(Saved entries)
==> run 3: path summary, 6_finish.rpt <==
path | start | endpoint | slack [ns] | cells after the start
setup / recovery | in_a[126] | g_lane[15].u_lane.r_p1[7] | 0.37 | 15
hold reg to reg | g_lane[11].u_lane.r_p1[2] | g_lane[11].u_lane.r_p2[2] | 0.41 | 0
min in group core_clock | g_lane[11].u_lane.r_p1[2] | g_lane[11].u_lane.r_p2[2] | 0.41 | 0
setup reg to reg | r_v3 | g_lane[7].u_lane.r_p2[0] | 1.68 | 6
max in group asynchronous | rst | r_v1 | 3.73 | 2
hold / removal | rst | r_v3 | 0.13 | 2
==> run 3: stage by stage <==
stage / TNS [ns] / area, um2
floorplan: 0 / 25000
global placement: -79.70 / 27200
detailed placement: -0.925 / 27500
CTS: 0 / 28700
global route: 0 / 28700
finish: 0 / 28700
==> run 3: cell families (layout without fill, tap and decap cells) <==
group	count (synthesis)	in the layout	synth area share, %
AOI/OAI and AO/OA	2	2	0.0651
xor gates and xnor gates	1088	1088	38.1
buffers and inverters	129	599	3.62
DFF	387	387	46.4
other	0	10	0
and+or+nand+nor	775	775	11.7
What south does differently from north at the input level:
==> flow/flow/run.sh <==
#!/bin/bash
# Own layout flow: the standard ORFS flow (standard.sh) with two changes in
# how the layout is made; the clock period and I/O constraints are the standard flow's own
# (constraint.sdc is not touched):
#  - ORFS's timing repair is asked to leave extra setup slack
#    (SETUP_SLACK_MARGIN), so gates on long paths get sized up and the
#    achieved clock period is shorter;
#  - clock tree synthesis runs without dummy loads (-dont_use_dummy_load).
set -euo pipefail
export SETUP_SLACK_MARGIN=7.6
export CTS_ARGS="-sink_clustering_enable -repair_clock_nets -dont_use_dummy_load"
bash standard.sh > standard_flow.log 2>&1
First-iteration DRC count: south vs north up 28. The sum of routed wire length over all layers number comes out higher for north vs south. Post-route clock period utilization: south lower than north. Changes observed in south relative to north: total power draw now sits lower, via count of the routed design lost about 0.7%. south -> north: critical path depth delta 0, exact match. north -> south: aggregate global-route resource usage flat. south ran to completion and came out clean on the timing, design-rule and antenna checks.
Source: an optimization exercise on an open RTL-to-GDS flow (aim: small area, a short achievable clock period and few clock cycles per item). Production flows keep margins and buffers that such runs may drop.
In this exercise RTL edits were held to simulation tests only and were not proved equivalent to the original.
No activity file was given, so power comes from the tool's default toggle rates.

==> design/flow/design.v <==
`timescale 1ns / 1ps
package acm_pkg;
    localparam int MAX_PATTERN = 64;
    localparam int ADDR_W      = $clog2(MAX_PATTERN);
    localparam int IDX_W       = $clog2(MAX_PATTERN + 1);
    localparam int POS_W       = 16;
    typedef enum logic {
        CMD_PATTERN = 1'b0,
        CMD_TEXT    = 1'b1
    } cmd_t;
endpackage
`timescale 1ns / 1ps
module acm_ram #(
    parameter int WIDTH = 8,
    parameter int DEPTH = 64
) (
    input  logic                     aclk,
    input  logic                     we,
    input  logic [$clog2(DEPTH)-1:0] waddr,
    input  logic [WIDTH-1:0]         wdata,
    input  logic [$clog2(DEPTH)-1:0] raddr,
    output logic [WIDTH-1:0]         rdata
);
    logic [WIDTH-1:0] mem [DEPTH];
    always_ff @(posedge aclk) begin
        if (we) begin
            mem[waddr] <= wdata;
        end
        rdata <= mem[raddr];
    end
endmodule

* * *

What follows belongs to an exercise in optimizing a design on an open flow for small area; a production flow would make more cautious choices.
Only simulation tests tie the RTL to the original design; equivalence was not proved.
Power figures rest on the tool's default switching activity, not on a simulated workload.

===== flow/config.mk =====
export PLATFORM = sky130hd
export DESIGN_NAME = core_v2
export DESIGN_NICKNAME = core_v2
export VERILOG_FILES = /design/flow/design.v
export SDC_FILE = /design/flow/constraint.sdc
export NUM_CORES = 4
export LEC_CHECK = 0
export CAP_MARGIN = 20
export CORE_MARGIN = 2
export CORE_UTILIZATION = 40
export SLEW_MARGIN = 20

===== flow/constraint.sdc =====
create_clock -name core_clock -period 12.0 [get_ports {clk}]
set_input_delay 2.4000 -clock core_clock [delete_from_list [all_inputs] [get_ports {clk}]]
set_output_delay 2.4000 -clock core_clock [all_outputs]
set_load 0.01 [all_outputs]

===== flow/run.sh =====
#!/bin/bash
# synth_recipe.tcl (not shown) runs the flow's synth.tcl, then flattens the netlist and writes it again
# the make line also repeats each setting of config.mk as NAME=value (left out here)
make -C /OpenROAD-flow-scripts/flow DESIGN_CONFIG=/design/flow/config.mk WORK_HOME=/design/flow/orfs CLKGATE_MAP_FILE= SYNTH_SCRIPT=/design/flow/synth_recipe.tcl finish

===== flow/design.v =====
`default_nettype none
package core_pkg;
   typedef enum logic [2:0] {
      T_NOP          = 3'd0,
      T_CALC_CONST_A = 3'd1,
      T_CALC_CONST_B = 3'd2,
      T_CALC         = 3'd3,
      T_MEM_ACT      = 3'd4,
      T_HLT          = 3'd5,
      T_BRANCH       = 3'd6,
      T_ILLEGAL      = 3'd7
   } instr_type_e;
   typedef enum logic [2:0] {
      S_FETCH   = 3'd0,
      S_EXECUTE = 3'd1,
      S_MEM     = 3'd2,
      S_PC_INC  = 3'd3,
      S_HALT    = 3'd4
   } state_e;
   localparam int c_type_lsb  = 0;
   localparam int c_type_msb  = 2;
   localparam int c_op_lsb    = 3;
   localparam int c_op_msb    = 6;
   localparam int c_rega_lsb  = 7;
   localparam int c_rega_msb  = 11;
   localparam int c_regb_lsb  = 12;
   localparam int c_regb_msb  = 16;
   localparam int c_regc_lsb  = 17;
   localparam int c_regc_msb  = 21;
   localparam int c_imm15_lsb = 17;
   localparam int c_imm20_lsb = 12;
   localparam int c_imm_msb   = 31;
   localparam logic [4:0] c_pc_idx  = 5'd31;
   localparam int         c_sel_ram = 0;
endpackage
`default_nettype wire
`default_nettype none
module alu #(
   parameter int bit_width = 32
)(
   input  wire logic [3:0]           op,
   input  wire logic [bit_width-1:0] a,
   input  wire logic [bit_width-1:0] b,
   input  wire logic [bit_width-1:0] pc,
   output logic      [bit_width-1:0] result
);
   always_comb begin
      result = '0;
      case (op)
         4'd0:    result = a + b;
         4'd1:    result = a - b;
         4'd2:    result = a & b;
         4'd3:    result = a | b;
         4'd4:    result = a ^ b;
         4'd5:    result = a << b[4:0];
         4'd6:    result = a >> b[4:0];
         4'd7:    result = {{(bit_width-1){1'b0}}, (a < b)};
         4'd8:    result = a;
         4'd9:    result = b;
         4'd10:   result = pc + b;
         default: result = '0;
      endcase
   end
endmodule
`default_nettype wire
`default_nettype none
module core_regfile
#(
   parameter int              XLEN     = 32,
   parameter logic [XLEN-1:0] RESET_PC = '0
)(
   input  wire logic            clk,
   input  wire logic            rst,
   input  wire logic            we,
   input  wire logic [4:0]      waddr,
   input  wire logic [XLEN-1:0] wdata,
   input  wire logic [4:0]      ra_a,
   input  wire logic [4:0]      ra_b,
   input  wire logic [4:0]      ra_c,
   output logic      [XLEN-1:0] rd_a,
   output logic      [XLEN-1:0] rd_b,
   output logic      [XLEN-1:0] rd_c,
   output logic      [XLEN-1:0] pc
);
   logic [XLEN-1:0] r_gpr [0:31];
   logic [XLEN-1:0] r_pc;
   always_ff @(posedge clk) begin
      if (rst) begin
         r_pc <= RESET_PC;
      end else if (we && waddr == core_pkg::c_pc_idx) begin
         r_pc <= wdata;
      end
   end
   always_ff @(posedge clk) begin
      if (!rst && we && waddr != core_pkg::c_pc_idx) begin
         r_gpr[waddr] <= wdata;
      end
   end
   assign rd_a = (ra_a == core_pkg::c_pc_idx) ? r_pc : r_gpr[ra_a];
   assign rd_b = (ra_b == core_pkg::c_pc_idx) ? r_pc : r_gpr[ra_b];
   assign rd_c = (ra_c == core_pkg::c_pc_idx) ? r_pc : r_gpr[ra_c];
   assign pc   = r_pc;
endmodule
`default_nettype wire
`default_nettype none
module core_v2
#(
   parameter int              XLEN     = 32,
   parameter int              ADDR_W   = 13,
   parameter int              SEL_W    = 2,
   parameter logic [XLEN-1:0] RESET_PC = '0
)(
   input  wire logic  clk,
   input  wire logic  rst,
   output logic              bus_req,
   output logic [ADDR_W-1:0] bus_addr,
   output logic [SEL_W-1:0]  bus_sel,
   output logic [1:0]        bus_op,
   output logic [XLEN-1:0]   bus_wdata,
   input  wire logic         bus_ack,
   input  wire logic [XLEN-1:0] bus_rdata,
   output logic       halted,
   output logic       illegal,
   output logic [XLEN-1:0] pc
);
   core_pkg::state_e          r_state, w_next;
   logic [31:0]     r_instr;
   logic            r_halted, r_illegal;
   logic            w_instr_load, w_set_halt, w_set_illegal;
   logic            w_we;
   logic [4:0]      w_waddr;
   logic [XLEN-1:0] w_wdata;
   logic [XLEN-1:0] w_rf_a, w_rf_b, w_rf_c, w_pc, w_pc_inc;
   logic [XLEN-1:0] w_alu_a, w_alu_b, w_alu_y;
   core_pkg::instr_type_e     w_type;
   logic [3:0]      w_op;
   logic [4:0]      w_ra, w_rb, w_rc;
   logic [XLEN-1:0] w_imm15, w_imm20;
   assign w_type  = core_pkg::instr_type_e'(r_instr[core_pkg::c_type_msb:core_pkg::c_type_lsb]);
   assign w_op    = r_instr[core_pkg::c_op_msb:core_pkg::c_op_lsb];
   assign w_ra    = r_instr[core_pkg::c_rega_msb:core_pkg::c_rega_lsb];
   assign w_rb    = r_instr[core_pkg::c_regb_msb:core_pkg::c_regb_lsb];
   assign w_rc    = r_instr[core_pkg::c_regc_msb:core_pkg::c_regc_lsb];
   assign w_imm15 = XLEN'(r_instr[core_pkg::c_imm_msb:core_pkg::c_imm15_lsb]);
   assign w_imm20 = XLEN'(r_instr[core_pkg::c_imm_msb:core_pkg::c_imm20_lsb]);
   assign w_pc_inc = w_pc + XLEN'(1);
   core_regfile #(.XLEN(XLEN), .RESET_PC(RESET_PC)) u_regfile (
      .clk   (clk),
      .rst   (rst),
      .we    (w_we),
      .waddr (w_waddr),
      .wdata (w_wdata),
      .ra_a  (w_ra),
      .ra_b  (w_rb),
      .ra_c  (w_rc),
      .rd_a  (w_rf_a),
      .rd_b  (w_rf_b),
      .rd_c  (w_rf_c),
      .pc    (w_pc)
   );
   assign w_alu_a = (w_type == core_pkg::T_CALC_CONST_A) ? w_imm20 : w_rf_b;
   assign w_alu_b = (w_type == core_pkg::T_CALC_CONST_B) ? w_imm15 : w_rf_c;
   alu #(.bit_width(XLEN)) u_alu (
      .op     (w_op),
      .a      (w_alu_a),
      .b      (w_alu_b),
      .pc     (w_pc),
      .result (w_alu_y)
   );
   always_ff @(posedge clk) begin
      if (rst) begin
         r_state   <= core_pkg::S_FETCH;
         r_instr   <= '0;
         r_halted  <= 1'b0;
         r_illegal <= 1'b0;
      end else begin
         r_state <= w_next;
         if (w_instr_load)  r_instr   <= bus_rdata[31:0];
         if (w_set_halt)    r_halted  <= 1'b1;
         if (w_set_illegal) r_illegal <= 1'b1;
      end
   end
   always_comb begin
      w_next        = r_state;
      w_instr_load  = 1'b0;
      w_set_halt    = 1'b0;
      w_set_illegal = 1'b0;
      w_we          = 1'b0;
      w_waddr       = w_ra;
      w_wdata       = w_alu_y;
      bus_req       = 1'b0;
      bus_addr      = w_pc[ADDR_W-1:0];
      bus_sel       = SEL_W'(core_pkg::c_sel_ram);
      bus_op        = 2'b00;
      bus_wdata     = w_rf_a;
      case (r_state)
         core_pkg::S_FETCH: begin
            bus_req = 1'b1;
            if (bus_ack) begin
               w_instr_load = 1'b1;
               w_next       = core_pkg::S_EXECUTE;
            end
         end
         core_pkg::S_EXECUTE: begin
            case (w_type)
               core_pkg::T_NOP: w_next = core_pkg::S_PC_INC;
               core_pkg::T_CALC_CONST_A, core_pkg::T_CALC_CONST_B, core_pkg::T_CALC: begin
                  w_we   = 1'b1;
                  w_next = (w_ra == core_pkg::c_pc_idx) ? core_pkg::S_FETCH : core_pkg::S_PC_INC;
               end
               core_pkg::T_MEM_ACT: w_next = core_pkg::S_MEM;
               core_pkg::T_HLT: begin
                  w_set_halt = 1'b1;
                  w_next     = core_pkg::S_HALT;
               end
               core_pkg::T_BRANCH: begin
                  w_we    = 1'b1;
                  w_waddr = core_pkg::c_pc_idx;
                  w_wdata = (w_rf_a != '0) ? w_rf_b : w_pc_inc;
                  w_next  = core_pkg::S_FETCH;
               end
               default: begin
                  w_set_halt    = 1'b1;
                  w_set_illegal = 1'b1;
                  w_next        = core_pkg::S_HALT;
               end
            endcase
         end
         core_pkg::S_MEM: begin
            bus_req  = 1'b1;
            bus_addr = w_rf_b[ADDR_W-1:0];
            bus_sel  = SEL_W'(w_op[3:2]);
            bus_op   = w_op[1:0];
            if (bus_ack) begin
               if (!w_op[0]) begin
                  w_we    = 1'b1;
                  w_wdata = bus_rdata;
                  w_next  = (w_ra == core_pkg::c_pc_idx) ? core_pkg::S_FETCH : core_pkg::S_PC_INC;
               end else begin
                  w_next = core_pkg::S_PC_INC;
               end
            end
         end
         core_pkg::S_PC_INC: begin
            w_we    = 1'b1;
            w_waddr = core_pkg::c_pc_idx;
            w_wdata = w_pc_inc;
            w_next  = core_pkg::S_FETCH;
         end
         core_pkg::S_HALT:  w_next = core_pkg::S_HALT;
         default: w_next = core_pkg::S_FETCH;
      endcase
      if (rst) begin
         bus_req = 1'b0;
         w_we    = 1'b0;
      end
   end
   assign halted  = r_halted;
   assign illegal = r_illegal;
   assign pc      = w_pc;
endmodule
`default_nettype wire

* * *

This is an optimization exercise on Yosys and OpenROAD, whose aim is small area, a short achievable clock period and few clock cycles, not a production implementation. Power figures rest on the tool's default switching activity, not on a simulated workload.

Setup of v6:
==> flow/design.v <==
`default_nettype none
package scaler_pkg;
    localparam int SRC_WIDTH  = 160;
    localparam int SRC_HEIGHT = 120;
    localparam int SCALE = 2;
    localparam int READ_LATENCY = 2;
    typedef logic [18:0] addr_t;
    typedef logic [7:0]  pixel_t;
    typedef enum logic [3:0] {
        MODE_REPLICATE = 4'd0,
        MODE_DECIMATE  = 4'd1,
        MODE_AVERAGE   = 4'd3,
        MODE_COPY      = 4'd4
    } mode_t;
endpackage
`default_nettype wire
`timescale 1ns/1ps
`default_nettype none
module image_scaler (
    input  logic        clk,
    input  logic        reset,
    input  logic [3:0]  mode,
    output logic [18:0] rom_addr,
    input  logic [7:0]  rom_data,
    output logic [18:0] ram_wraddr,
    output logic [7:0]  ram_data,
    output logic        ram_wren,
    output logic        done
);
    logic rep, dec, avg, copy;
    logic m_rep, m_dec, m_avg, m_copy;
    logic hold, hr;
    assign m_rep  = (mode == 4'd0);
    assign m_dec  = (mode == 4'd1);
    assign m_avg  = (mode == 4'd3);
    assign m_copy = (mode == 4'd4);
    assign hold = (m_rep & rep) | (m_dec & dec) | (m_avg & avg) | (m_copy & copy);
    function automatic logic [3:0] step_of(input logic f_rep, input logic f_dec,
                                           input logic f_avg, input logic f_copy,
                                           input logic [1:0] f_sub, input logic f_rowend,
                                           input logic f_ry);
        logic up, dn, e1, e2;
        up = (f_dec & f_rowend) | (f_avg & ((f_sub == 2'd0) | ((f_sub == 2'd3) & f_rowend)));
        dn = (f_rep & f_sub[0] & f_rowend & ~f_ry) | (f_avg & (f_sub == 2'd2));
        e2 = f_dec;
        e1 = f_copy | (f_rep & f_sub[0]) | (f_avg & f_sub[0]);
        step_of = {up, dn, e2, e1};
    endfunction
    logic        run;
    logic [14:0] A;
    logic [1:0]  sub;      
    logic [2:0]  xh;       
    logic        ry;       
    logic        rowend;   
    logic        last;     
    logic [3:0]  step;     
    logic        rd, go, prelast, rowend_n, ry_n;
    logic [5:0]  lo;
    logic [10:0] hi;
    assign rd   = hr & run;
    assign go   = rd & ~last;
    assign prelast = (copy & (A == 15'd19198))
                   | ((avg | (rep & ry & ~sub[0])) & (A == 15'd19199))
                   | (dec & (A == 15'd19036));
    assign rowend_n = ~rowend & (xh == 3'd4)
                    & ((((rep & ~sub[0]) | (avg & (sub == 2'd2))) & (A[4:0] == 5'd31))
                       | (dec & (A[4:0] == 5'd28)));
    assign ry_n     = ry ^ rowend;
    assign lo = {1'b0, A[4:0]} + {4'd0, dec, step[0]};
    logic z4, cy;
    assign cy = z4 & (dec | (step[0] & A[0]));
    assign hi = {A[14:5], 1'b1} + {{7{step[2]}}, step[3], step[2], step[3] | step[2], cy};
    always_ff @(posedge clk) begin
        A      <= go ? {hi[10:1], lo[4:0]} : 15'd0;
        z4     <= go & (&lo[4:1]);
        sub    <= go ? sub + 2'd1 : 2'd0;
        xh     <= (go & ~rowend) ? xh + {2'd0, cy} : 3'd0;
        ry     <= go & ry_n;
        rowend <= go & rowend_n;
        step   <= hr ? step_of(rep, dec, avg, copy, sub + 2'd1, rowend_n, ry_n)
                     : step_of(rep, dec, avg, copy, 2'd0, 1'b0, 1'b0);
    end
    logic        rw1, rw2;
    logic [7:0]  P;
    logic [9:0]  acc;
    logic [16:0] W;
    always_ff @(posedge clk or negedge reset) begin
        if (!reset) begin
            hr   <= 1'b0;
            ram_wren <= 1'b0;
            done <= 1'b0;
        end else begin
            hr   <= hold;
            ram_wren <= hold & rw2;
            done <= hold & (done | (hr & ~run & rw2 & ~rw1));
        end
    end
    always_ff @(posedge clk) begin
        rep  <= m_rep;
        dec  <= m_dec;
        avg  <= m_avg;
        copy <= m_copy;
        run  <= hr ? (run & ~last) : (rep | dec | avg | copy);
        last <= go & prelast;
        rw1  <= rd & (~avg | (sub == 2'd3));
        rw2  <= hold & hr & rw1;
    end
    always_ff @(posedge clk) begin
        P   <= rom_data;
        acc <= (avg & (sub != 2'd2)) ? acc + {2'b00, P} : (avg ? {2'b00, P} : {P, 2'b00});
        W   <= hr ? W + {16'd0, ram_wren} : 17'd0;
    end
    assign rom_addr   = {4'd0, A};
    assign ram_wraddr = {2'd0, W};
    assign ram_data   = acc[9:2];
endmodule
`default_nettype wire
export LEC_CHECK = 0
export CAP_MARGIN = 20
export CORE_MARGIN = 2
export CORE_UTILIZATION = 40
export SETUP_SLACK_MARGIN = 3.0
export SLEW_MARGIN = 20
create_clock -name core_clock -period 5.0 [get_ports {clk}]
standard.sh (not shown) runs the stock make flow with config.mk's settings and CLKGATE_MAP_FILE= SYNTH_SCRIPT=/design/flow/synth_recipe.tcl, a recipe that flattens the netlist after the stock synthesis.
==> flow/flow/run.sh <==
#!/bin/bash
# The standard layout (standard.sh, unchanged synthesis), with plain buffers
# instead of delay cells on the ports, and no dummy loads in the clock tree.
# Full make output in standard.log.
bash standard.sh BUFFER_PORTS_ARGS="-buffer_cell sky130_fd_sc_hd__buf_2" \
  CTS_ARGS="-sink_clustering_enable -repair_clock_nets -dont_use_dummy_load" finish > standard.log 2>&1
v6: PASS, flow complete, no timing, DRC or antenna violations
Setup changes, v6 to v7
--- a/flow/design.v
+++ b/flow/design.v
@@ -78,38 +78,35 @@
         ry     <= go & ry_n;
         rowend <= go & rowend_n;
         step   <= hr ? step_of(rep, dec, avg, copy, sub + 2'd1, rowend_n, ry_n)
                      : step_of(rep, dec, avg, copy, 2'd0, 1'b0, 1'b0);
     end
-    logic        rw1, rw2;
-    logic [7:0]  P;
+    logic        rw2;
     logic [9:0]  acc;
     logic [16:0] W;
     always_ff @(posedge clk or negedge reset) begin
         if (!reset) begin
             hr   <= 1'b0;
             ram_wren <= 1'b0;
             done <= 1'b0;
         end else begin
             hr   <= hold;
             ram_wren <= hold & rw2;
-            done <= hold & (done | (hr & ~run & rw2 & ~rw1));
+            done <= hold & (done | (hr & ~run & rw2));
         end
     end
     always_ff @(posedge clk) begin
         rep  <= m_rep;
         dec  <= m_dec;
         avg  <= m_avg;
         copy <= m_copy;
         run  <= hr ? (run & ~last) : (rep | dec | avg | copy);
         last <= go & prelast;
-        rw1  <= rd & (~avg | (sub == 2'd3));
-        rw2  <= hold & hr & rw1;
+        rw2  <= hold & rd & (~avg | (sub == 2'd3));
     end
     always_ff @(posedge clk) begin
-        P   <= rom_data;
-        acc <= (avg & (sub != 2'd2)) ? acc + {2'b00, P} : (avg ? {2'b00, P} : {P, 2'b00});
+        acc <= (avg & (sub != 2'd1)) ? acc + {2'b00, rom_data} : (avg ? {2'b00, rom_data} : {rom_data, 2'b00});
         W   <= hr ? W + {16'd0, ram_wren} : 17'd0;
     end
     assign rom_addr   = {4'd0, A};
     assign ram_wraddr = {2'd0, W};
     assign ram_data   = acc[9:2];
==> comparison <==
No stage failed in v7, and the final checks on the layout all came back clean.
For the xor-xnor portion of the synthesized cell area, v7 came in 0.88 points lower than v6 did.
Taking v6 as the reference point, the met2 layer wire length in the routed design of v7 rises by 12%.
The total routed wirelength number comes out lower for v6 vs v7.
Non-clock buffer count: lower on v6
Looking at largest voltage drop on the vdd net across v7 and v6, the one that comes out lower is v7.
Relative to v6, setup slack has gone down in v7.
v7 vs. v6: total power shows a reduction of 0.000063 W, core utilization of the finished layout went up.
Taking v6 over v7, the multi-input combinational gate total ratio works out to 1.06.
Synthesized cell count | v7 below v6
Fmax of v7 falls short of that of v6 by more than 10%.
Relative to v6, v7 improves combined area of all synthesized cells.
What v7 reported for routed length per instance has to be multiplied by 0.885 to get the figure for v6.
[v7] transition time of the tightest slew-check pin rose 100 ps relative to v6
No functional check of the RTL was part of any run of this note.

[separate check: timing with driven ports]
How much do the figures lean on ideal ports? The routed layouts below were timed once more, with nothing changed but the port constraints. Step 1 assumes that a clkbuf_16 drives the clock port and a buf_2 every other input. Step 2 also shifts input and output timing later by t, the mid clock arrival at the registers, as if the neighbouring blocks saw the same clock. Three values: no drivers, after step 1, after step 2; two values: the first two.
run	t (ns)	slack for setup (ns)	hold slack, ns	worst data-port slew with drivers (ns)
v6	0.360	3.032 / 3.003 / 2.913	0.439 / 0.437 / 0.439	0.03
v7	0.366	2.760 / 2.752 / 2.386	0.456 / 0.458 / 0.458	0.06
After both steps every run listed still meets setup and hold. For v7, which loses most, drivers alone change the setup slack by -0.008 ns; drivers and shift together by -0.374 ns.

◆ **Work to complete**
Give only the lines from the one holding "stage / TNS [ns] / area, um2" through the one holding "What south does", each restated exactly as it appears above.

◆ **Solution to this task**
stage / TNS [ns] / area, um2
floorplan: 0 / 25000
global placement: -79.70 / 27200
detailed placement: -0.925 / 27500
CTS: 0 / 28700
global route: 0 / 28700
finish: 0 / 28700
==> run 3: cell families (layout without fill, tap and decap cells) <==
group	count (synthesis)	in the layout	synth area share, %
AOI/OAI and AO/OA	2	2	0.0651
xor gates and xnor gates	1088	1088	38.1
buffers and inverters	129	599	3.62
DFF	387	387	46.4
other	0	10	0
and+or+nand+nor	775	775	11.7
What south does differently from north at the input level:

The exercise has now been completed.